▸ **YOUR ASSIGNMENT**: Beginning with the first line of the entries below, quote each line until you reach and include the line with "localparam logic [7:0] CMD_OFF_A = 8'h43;".

▸ **ENTRIES SHOWN**:
===== config.mk =====
export PLATFORM = sky130hd
export DESIGN_NAME = qshp_slave
export DESIGN_NICKNAME = d
export VERILOG_FILES = /design/src/common/qshp_pkg.sv /design/src/hw/qshp_slave.sv
export SDC_FILE = /design/constraint.sdc
export NUM_CORES = 2
export LEC_CHECK = 0
export ABC_AREA = 1
export BUFFER_PORTS_ARGS = -buffer_cell sky130_fd_sc_hd__buf_4
export CORE_ASPECT_RATIO = 1.5
export CORE_MARGIN = 2
export CORE_UTILIZATION = 56
export DETAILED_ROUTE_END_ITERATION = 10
export PLACE_DENSITY = 0.76
export SLEW_MARGIN = 25
export SYNTH_ARGS = -nofsm -noshare
export SYNTH_HDL_FRONTEND = slang
export SYNTH_SLANG_ARGS = --single-unit

===== constraint.sdc =====
create_clock -name clk -period 8.42 [get_ports clk]
set_input_delay 0 -clock clk [delete_from_list [all_inputs] [get_ports clk]]
set_output_delay 0 -clock clk [all_outputs]
set_load 0.01 [all_outputs]

===== src/common/qshp_pkg.sv =====
`default_nettype none
package qshp_pkg;
	// =====================================================
	// Lane width codes
	localparam logic [1:0] WID_SINGLE = 2'h0;
	localparam logic [1:0] WID_DUAL = 2'h1;
	localparam logic [1:0] WID_QUAD = 2'h2;
	// =====================================================
	// First byte of each command transaction
	localparam logic [7:0] CMD_STANDBY = 8'h41;
	localparam logic [7:0] CMD_SLEEP = 8'h42;
	localparam logic [7:0] CMD_OFF_A = 8'h43;
	localparam logic [7:0] CMD_OFF_B = 8'h50;
	localparam logic [7:0] CMD_EXT_SRC = 8'h44;
	localparam logic [7:0] CMD_INT_OSC = 8'h48;
	localparam logic [7:0] CMD_PLL_A = 8'h61;
	localparam logic [7:0] CMD_PLL_B = 8'h62;
	localparam logic [7:0] CMD_CORE_RST = 8'h68;
	localparam logic [7:0] CMD_PAD_DRV = 8'h70;
	localparam logic [7:0] CMD_PAD_SLP = 8'h71;
	// =====================================================
	// Parameter field limits
	localparam int NGRP = 26;
	localparam logic [5:0] GRP_LAST = 6'h19;
	localparam logic [5:0] GRP_RSV_LO = 6'h04;
	localparam logic [5:0] GRP_RSV_HI = 6'h07;
	localparam logic [5:0] MULT_RSV = 6'h01;
	localparam logic [5:0] MULT_MAX = 6'h06;
	localparam logic [1:0] PDS_RSV = 2'h3;
	// =====================================================
	// Reset values
	localparam logic [7:0] FLAGS_RST = 8'h00;
	localparam logic [7:0] PLL_RST = 8'h00;
	localparam logic [5:0] PIN_RST = 6'h10;
	// =====================================================
	// Types
	typedef enum logic [2:0] {PH_IDLE = 3'h0, PH_HDR = 3'h1, PH_DUM = 3'h3, PH_RDAT = 3'h2,
		PH_WDAT = 3'h6, PH_CMD = 3'h7, PH_SKIP = 3'h5} qshp_ph_e;
	typedef enum logic [1:0] {PW_SLEEP = 2'h0, PW_ACTIVE = 2'h1, PW_STANDBY = 2'h3,
		PW_OFF = 2'h2} qshp_pwr_e;
	typedef struct packed {
		logic [21:0] addr;
		logic [7:0] data;
	} qshp_wr_s;
	typedef struct packed {
		logic [2:0][5:0] sy;
		logic [5:0] f;
		qshp_ph_e ph;
		logic [1:0] wid;
		logic [7:0] rx_sh;
		logic [2:0] rx_cnt;
		logic [1:0] nb;
		logic [7:0] hdr;
		logic [7:0] prm;
		logic [21:0] addr;
		logic [7:0] tx_sh;
		logic [2:0] tx_cnt;
		logic [7:0] tx_buf;
		logic [3:0] dq_o;
		logic [3:0] oe;
		logic rd_req;
		logic [21:0] rd_a;
		logic rd_pend;
		logic rd_flag;
		logic [7:0] fl;
		qshp_pwr_e pwr;
		logic clk_ext;
		logic [7:0] pll;
		logic [NGRP-1:0][2:0] drv;
		logic [NGRP-1:0][1:0] pds;
		logic core_rst;
		logic [1:0] zrd;
		logic push;
		qshp_wr_s pw;
		logic done;
	} qshp_st_s;
endpackage : qshp_pkg
`default_nettype wire


===== src/hw/qshp_slave.sv =====
// Overview of operation
// - In dual or quad mode every lane is an input when chip select falls.
// - Device drives only from first read data bit; dummy byte is undriven.
// - Chip select high returns every lane to input.
// - Dual: master-in carries the MSB; quad: lane three down to master-out.
// - Reads and writes address a 4 megabyte space.
// - Fields go MSB first; transactions are framed by chip select low.
// - Any number of data bytes, address advancing by one per byte.
// - Read is 00, 22-bit address, dummy byte, then one data byte per byte.
// - Write is 10, 22-bit address, data; complete when chip select rises.
// - Command is 01 plus 6-bit code, parameter byte, then 00h.
// - Commands run only in single lane mode, except core reset.
// - Core power-off restores command defaults except pad sleep states.
// - Command 00h or two reads of address 0 wake to active.
// - 41h standby, 42h sleep, 43h or 50h core power off.
// - 44h external source, 48h internal oscillator; reset only on change.
// - 61h/62h sets PLL ratio, only in sleep, multiplier 0 or 2 to 6.
// - 68h pulses core reset, keeping command settings.
// - 71h sets pad power-down state per group; cleared only by reset.
// - Interrupt pin floats when disabled, else low on any unmasked flag.
// - Flags are set by sources and all cleared by a read of the flag address.
// - After reset single lane; width code 00, 01, 10.
// - Only clock mode 0 is supported.
`timescale 1ns/100ps
`default_nettype none
module qshp_fifo #(
	parameter int W = 30,
	parameter int D = 32
) (
	input wire logic clk,
	input wire logic rst,
	input wire logic in_valid,
	output logic in_ready,
	input wire logic [W-1:0] in_data,
	output logic out_valid,
	input wire logic out_ready,
	output logic [W-1:0] out_data
);
	localparam int AW = $clog2(D);
	typedef struct packed {
		logic [AW-1:0] wp;
		logic [AW-1:0] rp;
		logic [AW:0] cnt;
	} qshp_fs_s;
	qshp_fs_s s, n;
	logic [W-1:0] mem [D];
	logic wr, rd;
	// Pointers wrap freely, so depth must be a power of two
	if (D < 2 || (D & (D - 1)) != 0)
	begin : g_chk
		$error("fifo depth must be a power of two");
	end
	assign in_ready = s.cnt != (AW+1)'(D);
	assign out_valid = s.cnt != '0;
	assign wr = in_valid & in_ready;
	assign rd = out_valid & out_ready;
	assign out_data = mem[s.rp];
	// Pointer and fill count update
	always_comb
	begin
		n = s;
		if (wr)
			n.wp = s.wp + 1'b1;
		if (rd)
			n.rp = s.rp + 1'b1;
		if (wr && !rd)
			n.cnt = s.cnt + 1'b1;
		else if (rd && !wr)
			n.cnt = s.cnt - 1'b1;
	end
	always_ff @(posedge clk or posedge rst)
	begin
		if (rst)
			s <= '0;
		else
			s <= n;
	end
	// Storage has no reset; only written words are ever read
	always_ff @(posedge clk)
	begin
		if (wr)
			mem[s.wp] <= in_data;
	end
endmodule : qshp_fifo

module qshp_slave #(
	parameter logic [21:0] FLAG_ADDR = 22'h302010,
	parameter int FIFO_DEPTH = 32
) (
	input wire logic clk,
	input wire logic rst,
	input wire logic sclk_pin,
	input wire logic cs_n_pin,
	input wire logic [3:0] dq_in,
	output logic [3:0] dq_out,
	output logic [3:0] dq_oe,
	input wire logic [1:0] lane_width,
	output logic rd_req,
	output logic [21:0] rd_addr,
	input wire logic [7:0] rd_data,
	output logic wr_valid,
	input wire logic wr_ready,
	output logic [21:0] wr_addr,
	output logic [7:0] wr_data,
	output logic wr_fifo_ready,
	output logic wr_done,
	input wire logic [7:0] irq_set,
	input wire logic int_en,
	input wire logic [7:0] int_mask,
	input wire logic int_push_pull,
	output logic int_n_out,
	output logic int_n_oe,
	output logic [1:0] pwr_state,
	output logic clk_ext_sel,
	output logic [7:0] pll_ratio,
	output logic core_rst,
	output logic [3*qshp_pkg::NGRP-1:0] pad_drive,
	output logic [2*qshp_pkg::NGRP-1:0] pad_sleep
);
	qshp_pkg::qshp_st_s s, n;
	qshp_pkg::qshp_wr_s fo;
	logic [5:0] fnew;
	logic bdone, clr, int_act;
	logic [7:0] sh;
	logic [5:0] grp;

	// =====================================================
	// Lane helpers
	function automatic logic [2:0] lanes_k(input logic [1:0] w);
		case (w)
			qshp_pkg::WID_DUAL: lanes_k = 3'h2;
			qshp_pkg::WID_QUAD: lanes_k = 3'h4;
			default: lanes_k = 3'h1;
		endcase
	endfunction : lanes_k

	function automatic logic [7:0] shin(input logic [7:0] v, input logic [3:0] d,
		input logic [1:0] w);
		case (w)
			qshp_pkg::WID_DUAL: shin = {v[5:0], d[1:0]};
			qshp_pkg::WID_QUAD: shin = {v[3:0], d};
			default: shin = {v[6:0], d[0]};
		endcase
	endfunction : shin

	function automatic logic [3:0] pins(input logic [7:0] v, input logic [1:0] w);
		case (w)
			qshp_pkg::WID_DUAL: pins = {2'h0, v[7:6]};
			qshp_pkg::WID_QUAD: pins = v[7:4];
			default: pins = {2'h0, v[7], 1'h0};
		endcase
	endfunction : pins

	function automatic logic [3:0] oemask(input logic [1:0] w);
		case (w)
			qshp_pkg::WID_DUAL: oemask = 4'h3;
			qshp_pkg::WID_QUAD: oemask = 4'hF;
			default: oemask = 4'h2;
		endcase
	endfunction : oemask

	// =====================================================
	// Next state
	always_comb
	begin
		n = s;
		bdone = 1'b0;
		sh = s.tx_sh;
		grp = s.rx_sh[7:2];
		// Pins pass three stages; a bit moves once stages two and three agree
		fnew = (s.sy[1] & s.sy[2]) | (s.f & (s.sy[1] | s.sy[2]));
		n.sy = {s.sy[1:0], {sclk_pin, cs_n_pin, dq_in}};
		n.f = fnew;
		n.rd_req = 1'b0;
		n.core_rst = 1'b0;
		n.push = 1'b0;
		n.done = 1'b0;
		n.rd_pend = s.rd_req;
		// Set wins over the read clear
		clr = s.rd_pend & s.rd_flag;
		n.fl = (s.fl & ~{8{clr}}) | irq_set;
		if (s.rd_pend)
			n.tx_buf = s.rd_flag ? s.fl : rd_data;
		if (s.f[4] && !fnew[4])
		begin
			// Frame start: all lanes input, width latched for the frame
			n.ph = qshp_pkg::PH_HDR;
			n.rx_cnt = 3'h0;
			n.nb = 2'h0;
			n.tx_cnt = 3'h0;
			n.oe = 4'h0;
			n.wid = (lane_width == 2'h3) ? qshp_pkg::WID_SINGLE : lane_width;
		end
		else if (!s.f[4] && fnew[4])
		begin
			n.ph = qshp_pkg::PH_IDLE;
			n.oe = 4'h0;
			n.done = s.ph == qshp_pkg::PH_WDAT;
			// Three zero bytes then frame end is the wake command
			if (s.ph == qshp_pkg::PH_DUM && s.rx_cnt == 3'h0 && s.addr == 22'h0
				&& s.wid == qshp_pkg::WID_SINGLE)
				n.pwr = qshp_pkg::PW_ACTIVE;
		end
		else if (!fnew[4] && s.ph != qshp_pkg::PH_IDLE)
		begin
			// Mode 0: sample on rising, shift out on falling
			if (fnew[5] && !s.f[5])
			begin
				n.rx_sh = shin(s.rx_sh, fnew[3:0], s.wid);
				n.rx_cnt = s.rx_cnt + lanes_k(s.wid);
				bdone = n.rx_cnt == 3'h0;
			end
			else if (!fnew[5] && s.f[5] && s.ph == qshp_pkg::PH_RDAT)
			begin
				if (s.tx_cnt == 3'h0)
					sh = s.tx_buf;
				n.dq_o = pins(sh, s.wid);
				n.oe = oemask(s.wid);
				n.tx_sh = sh << lanes_k(s.wid);
				n.tx_cnt = s.tx_cnt + lanes_k(s.wid);
			end
		end
		// Byte decode
		if (bdone)
		begin
			case (s.ph)
				qshp_pkg::PH_HDR:
				begin
					n.nb = s.nb + 2'h1;
					case (s.nb)
						2'h0:
						begin
							n.hdr = n.rx_sh;
							n.addr[21:16] = n.rx_sh[5:0];
							if (n.rx_sh[7:6] == 2'h1)
								n.ph = qshp_pkg::PH_CMD;
							else if (n.rx_sh[7:6] == 2'h3)
								n.ph = qshp_pkg::PH_SKIP;
						end
						2'h1: n.addr[15:8] = n.rx_sh;
						default:
						begin
							n.addr[7:0] = n.rx_sh;
							n.ph = s.hdr[7] ? qshp_pkg::PH_WDAT : qshp_pkg::PH_DUM;
						end
					endcase
				end
				qshp_pkg::PH_DUM, qshp_pkg::PH_RDAT:
				begin
					// Fetch one byte ahead of each host byte
					n.ph = qshp_pkg::PH_RDAT;
					n.rd_req = 1'b1;
					n.rd_a = s.addr;
					n.rd_flag = s.addr == FLAG_ADDR;
					n.addr = s.addr + 22'h1;
					if (s.ph == qshp_pkg::PH_DUM)
					begin
						n.zrd = (s.addr == 22'h0) ? s.zrd + 2'h1 : 2'h0;
						if (n.zrd == 2'h2)
						begin
							n.zrd = 2'h0;
							n.pwr = qshp_pkg::PW_ACTIVE;
						end
					end
				end
				qshp_pkg::PH_WDAT:
				begin
					n.push = 1'b1;
					n.pw = '{addr: s.addr, data: n.rx_sh};
					n.addr = s.addr + 22'h1;
				end
				qshp_pkg::PH_CMD:
				begin
					n.nb = s.nb + 2'h1;
					if (s.nb == 2'h1)
						n.prm = n.rx_sh;
					else
					begin
						n.ph = qshp_pkg::PH_SKIP;
						grp = s.prm[7:2];
						// Only core reset passes in dual or quad mode
						if (s.wid == qshp_pkg::WID_SINGLE || s.hdr == qshp_pkg::CMD_CORE_RST)
						begin
							case (s.hdr)
								qshp_pkg::CMD_STANDBY: n.pwr = qshp_pkg::PW_STANDBY;
								qshp_pkg::CMD_SLEEP: n.pwr = qshp_pkg::PW_SLEEP;
								qshp_pkg::CMD_OFF_A, qshp_pkg::CMD_OFF_B:
								begin
									n.pwr = qshp_pkg::PW_OFF;
									n.clk_ext = 1'b0;
									n.pll = qshp_pkg::PLL_RST;
									n.drv = '0;
								end
								qshp_pkg::CMD_EXT_SRC:
								begin
									n.clk_ext = 1'b1;
									n.core_rst = !s.clk_ext;
								end
								qshp_pkg::CMD_INT_OSC:
								begin
									n.clk_ext = 1'b0;
									n.core_rst = s.clk_ext;
								end
								qshp_pkg::CMD_PLL_A, qshp_pkg::CMD_PLL_B:
								begin
									if (s.pwr == qshp_pkg::PW_SLEEP && s.prm[5:0] != qshp_pkg::MULT_RSV
										&& s.prm[5:0] <= qshp_pkg::MULT_MAX)
										n.pll = s.prm;
								end
								qshp_pkg::CMD_CORE_RST: n.core_rst = 1'b1;
								qshp_pkg::CMD_PAD_DRV:
								begin
									if (grp <= qshp_pkg::GRP_LAST
										&& (grp < qshp_pkg::GRP_RSV_LO || grp > qshp_pkg::GRP_RSV_HI))
										n.drv[grp] = {1'b1, s.prm[1:0]};
								end
								qshp_pkg::CMD_PAD_SLP:
								begin
									if (grp <= qshp_pkg::GRP_LAST && s.prm[1:0] != qshp_pkg::PDS_RSV
										&& (grp < qshp_pkg::GRP_RSV_LO || grp > qshp_pkg::GRP_RSV_HI))
										n.pds[grp] = s.prm[1:0];
								end
								default: n.ph = qshp_pkg::PH_SKIP;
							endcase
						end
					end
				end
				default: n.ph = s.ph;
			endcase
		end
	end

	// Pad sleep states clear only on the async reset, which also resets all else
	always_ff @(posedge clk or posedge rst)
	begin
		if (rst)
		begin
			s <= '0;
			s.sy <= {3{qshp_pkg::PIN_RST}};
			s.f <= qshp_pkg::PIN_RST;
			s.ph <= qshp_pkg::PH_IDLE;
			s.pwr <= qshp_pkg::PW_SLEEP;
			s.fl <= qshp_pkg::FLAGS_RST;
			s.pll <= qshp_pkg::PLL_RST;
		end
		else
			s <= n;
	end

	// =====================================================
	// Write buffer: the memory side may stall, the serial side cannot
	qshp_fifo #(.W($bits(qshp_pkg::qshp_wr_s)), .D(FIFO_DEPTH)) u_wbuf (
		.clk(clk),
		.rst(rst),
		.in_valid(s.push),
		.in_ready(wr_fifo_ready),
		.in_data(s.pw),
		.out_valid(wr_valid),
		.out_ready(wr_ready),
		.out_data(fo)
	);

	// =====================================================
	// Outputs; interrupt pin is open drain unless push-pull chosen
	assign int_act = int_en & |(s.fl & int_mask);
	assign int_n_out = ~int_act;
	assign int_n_oe = int_en & (int_push_pull | int_act);
	assign dq_out = s.dq_o;
	assign dq_oe = s.oe;
	assign rd_req = s.rd_req;
	assign rd_addr = s.rd_a;
	assign wr_addr = fo.addr;
	assign wr_data = fo.data;
	assign wr_done = s.done;
	assign pwr_state = s.pwr;
	assign clk_ext_sel = s.clk_ext;
	assign pll_ratio = s.pll;
	assign core_rst = s.core_rst;
	assign pad_drive = s.drv;
	assign pad_sleep = s.pds;
endmodule : qshp_slave
`default_nettype wire


==> summary.txt <==
fill count = 7,273
internal power = 11,100 µW
Final setup viols = 0
initial core utilization = 0.563
post-layout worst setup margin = 3980 ps
Pwr Density = 274 mW/mm²
dpl hpwl = 83.5 mm
Max-slew headroom = 0.248
EDFF count, synth = 960
dpl ws = 4100 ps
first-pass iteration count of the detailed router = 6
synthesized net count = 4,970
post-CTS setup buffers = 0
total gr overflow = 0
Post-synth ARST share = 0.256
Post-Route Setup TNS = 0 ps
CTS tree = yes
power share of the clock group = 0.317
count leader, synth = edfxtp_1
critical-path cell list = buf_12 -> buf_4 -> o21ai_0 -> o211ai_1 -> o211ai_1 -> nand4_1 -> nand2_1 -> inv_1 -> buf_4
Port-buffer cells = 244
Fin Clk Skew = 38.4 ps
synth-to-layout area growth = 11.1%
# nets final = 4,992
Fmax = 0.225 GHz
hold_buf cts = 42
sequential power share = 0.424
Largest stage delay, worst path = 900 ps
Synth area leaders = edfxtp_1 53%, dfrtp_1 15%, o21ai_0 6.4%, nand2_1 5.2%, nor2_1 5.0%
Main synth FF type = edfxtp_1
initial antenna violation count = 0
Util after Layout = 0.626
IO Pins = 245
design area = 0.0606 mm²
R2R depth = 17
WP data required = 8420 ps
DR vias = 37,717
RSZ-0062 raised after global routing = no
WL/cell = 22.9 µm
Yosys reg bits = 1,291
Crit path max-delay family = buffers and inverters
mapped cell area = 0.0545 mm²
drt total wl = 145 mm
power share of the combinational group = 0.260
dpl cells = 6,052
DP Area = 0.0564 mm²
crit start category = flip-flop
share of the synthesized area in the top cell type = 0.529
antenna-violating nets left = 0
FF-to-FF Start = s[287]$_DFFE_PP0P_
Worst Tran Pin Value = 1130 ps
Leak Pwr = 0.0210 µW
hold worst-path end = s[217]$_DFFE_PP0P_
Rows = 140
Die Ht = 386 µm
first-pass GRT wire length = 217 mm
Final Hold Vio Count = 0
Unique masters post-synth = 52
Sink Count = 1,291
number of global-route vias before repair = 36,733
number of CTS-inserted buffers = 111
FF/Latch Area = 0.0371 mm²
post-synth top area cell = edfxtp_1
Tmin final = 4440 ps
H-Tree Depth = 3
period utilization = 0.528
Clock Path Buffers = 3
Hold Path Origin = rd_data[0]
clk_lat worst skew = 750 ps
CP bufs+invs = 4
Switch Pwr = 5540 µW
Reg clk slew, reported paths = 70 ps
FF-to-FF End = pad_drive[46]$_DFFE_PP0P_
R2R Setup Slk = 4080 ps
pin count of the biggest net entering global routing = 240
WHS Path Cells = 4
footprint of the multi-input gates = 0.0145 mm²
initial DRC count = 3,825
ant diodes = 0
register area share after synthesis = 0.681
DIE AREA = 0.0999 mm²
Worst setup EP type = primary output
Post-Synthesis Cells = 4,909
Peak VDD IR = 0.340 mV
Core Area = 0.0969 mm²
crit-path max FO = 153
layout cell share with drive strength beyond 1 = 0.119
Avg Inst Size Synth = 11.1 µm²
Final Non-Filler Cells = 6,304
placer congestion estimate = 0.923
critical path arrival = 4440 ps
Synthesis Warnings = 0
Hold Crit Class = input pin to flip-flop
max-cap viol count = 0
Post-route DRC = 0
CP Class = flip-flop to primary output
synth cell count leaders = 960 x edfxtp_1, 756 x nand2_1, 724 x nor2_1
switch share = 0.334
Die X = 259 µm
Total GRT Usage = 0.289
status = finished clean
Via density = 5.98
CTS root buf = clkbuf_16
post-CTS sizing = 0
Slew Limit Fails = 0
Slowest cell on crit path = dfrtp_4
cell families (layout without fill, tap and decap cells):
| group | count (synthesis) | in the layout | synth area share |
|---|---|---|---|
| adders and majority gates | 28 | 28 | 0.00665 |
| and+or+nand+nor | 1760 | 1760 | 0.134 |
| AOI/OAI and AO/OA | 1154 | 1154 | 0.116 |
| buffers and inverters | 655 | 772 | 0.0590 |
| DFF | 1291 | 1291 | 0.681 |
| muxes | 4 | 4 | 0.000734 |
| xor gates and xnor gates | 17 | 17 | 0.00273 |
worst max-delay path by stage:
stage | start | end | slack [ps] | cells past startpoint
6_report | u_wbuf.s[6]$_DFFE_PP0P_ | wr_addr[15] | 3980 | 9
5_1_grt | s[288]$_DFFE_PP0P_ | pad_drive[46]$_DFFE_PP0P_ | 3710 | 17
4_1_cts | s[287]$_DFFE_PP0P_ | pad_drive[60]$_DFFE_PP0P_ | 4050 | 16
3_5_place_dp | s[287]$_DFFE_PP0P_ | pad_drive[60]$_DFFE_PP0P_ | 4100 | 16
3_3_place_gp | s[287]$_DFFE_PP0P_ | pad_drive[32]$_DFFE_PP0P_ | 4260 | 16
2_1_floorplan | rst | async pin | 4000 | 1
tightest hold or removal path, delay by kind of cell:
kind                   cells  cell delay (ps)
buffers and inverters      2              660
AO/OA/AOI/OAI              1               60
AND/OR/NAND/NOR            1               50
placed cells by master (no fill, tap or decap), types with 8 or more instances in the layout:
| cell type | instances |
|---|---|
| clkbuf_1 | 22 |
| o21ai_1 | 144 |
| or2_2 | 15 |
| dfrtp_2 | 12 |
| inv_2 | 13 |
| clkinv_2 | 16 |
| clkinv_1 | 22 |
| o21ai_0 | 702 |
| nor2_1 | 693 |
| a21o_1 | 8 |
| dlygate4sd3_1 | 42 |
| nand4_1 | 66 |
| clkbuf_16 | 113 |
| a21oi_1 | 22 |
| dfrtp_1 | 312 |
| xor2_1 | 15 |
| bufinv_16 | 12 |
| edfxtp_1 | 960 |
| ha_1 | 21 |
| o22ai_1 | 131 |
| inv_1 | 199 |
| nor2_4 | 35 |
| nand3_2 | 18 |
| nand3_1 | 138 |
| nor3_1 | 16 |
| o211ai_1 | 123 |
| clkbuf_8 | 11 |
| buf_4 | 299 |
| nand2_1 | 756 |
metal layers:
layer / vias to the layer above / track usage / wire length (µm)
li1: 17084 / - / -
met1: 18205 / 0.350 / 51500
met2: 2011 / 0.497 / 72200
met3: 417 / 0.0500 / 12900
met4: 0 / 0.152 / 7970
met5: - / 0 / 0
per-stage QoR:
step           hold WS [ps]  total power, µW
2_1_floorplan          4.48             9820
3_3_place_gp            109            11300
3_5_place_dp            110            11400
4_1_cts                42.5            16600
5_1_grt                77.5            17300
6_report               70.9            16600
power by group through the flow:
stage          logic (µW)  clock network [µW]  registers (µW)
2_1_floorplan        2800                   0            7020
3_3_place_gp         4150                   0            7160
3_5_place_dp         4250                   0            7160
4_1_cts              4280                5300            7030
5_1_grt              4710                5520            7040
6_report             4310                5260            7030
cell type report:
cell class              instances  share of cell area
flip-flops and latches       1291               0.613
well taps                    1278              0.0264
clock buffers                 147              0.0506
clock inverters                61              0.0115
repair buffers                348              0.0464
inverters                     216              0.0136
multi-input cells            2963               0.239
registers in the layout (all words and copies together), names as in the netlist, named ones only:
name,cells
pwr_state,2
s,130
pll_ratio,8
rd_req,1
clk_ext_sel,1
dq_out,4
core_rst,1
rd_addr,22
n,12
dq_oe,3
pad_drive,78
wr_done,1
u_wbuf.s,16
u_wbuf.mem,960
(Power assumes the default switching activity.)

▸ **SOLUTION TO THE PROBLEM**:
===== config.mk =====
export PLATFORM = sky130hd
export DESIGN_NAME = qshp_slave
export DESIGN_NICKNAME = d
export VERILOG_FILES = /design/src/common/qshp_pkg.sv /design/src/hw/qshp_slave.sv
export SDC_FILE = /design/constraint.sdc
export NUM_CORES = 2
export LEC_CHECK = 0
export ABC_AREA = 1
export BUFFER_PORTS_ARGS = -buffer_cell sky130_fd_sc_hd__buf_4
export CORE_ASPECT_RATIO = 1.5
export CORE_MARGIN = 2
export CORE_UTILIZATION = 56
export DETAILED_ROUTE_END_ITERATION = 10
export PLACE_DENSITY = 0.76
export SLEW_MARGIN = 25
export SYNTH_ARGS = -nofsm -noshare
export SYNTH_HDL_FRONTEND = slang
export SYNTH_SLANG_ARGS = --single-unit

===== constraint.sdc =====
create_clock -name clk -period 8.42 [get_ports clk]
set_input_delay 0 -clock clk [delete_from_list [all_inputs] [get_ports clk]]
set_output_delay 0 -clock clk [all_outputs]
set_load 0.01 [all_outputs]

===== src/common/qshp_pkg.sv =====
`default_nettype none
package qshp_pkg;
	// =====================================================
	// Lane width codes
	localparam logic [1:0] WID_SINGLE = 2'h0;
	localparam logic [1:0] WID_DUAL = 2'h1;
	localparam logic [1:0] WID_QUAD = 2'h2;
	// =====================================================
	// First byte of each command transaction
	localparam logic [7:0] CMD_STANDBY = 8'h41;
	localparam logic [7:0] CMD_SLEEP = 8'h42;
	localparam logic [7:0] CMD_OFF_A = 8'h43;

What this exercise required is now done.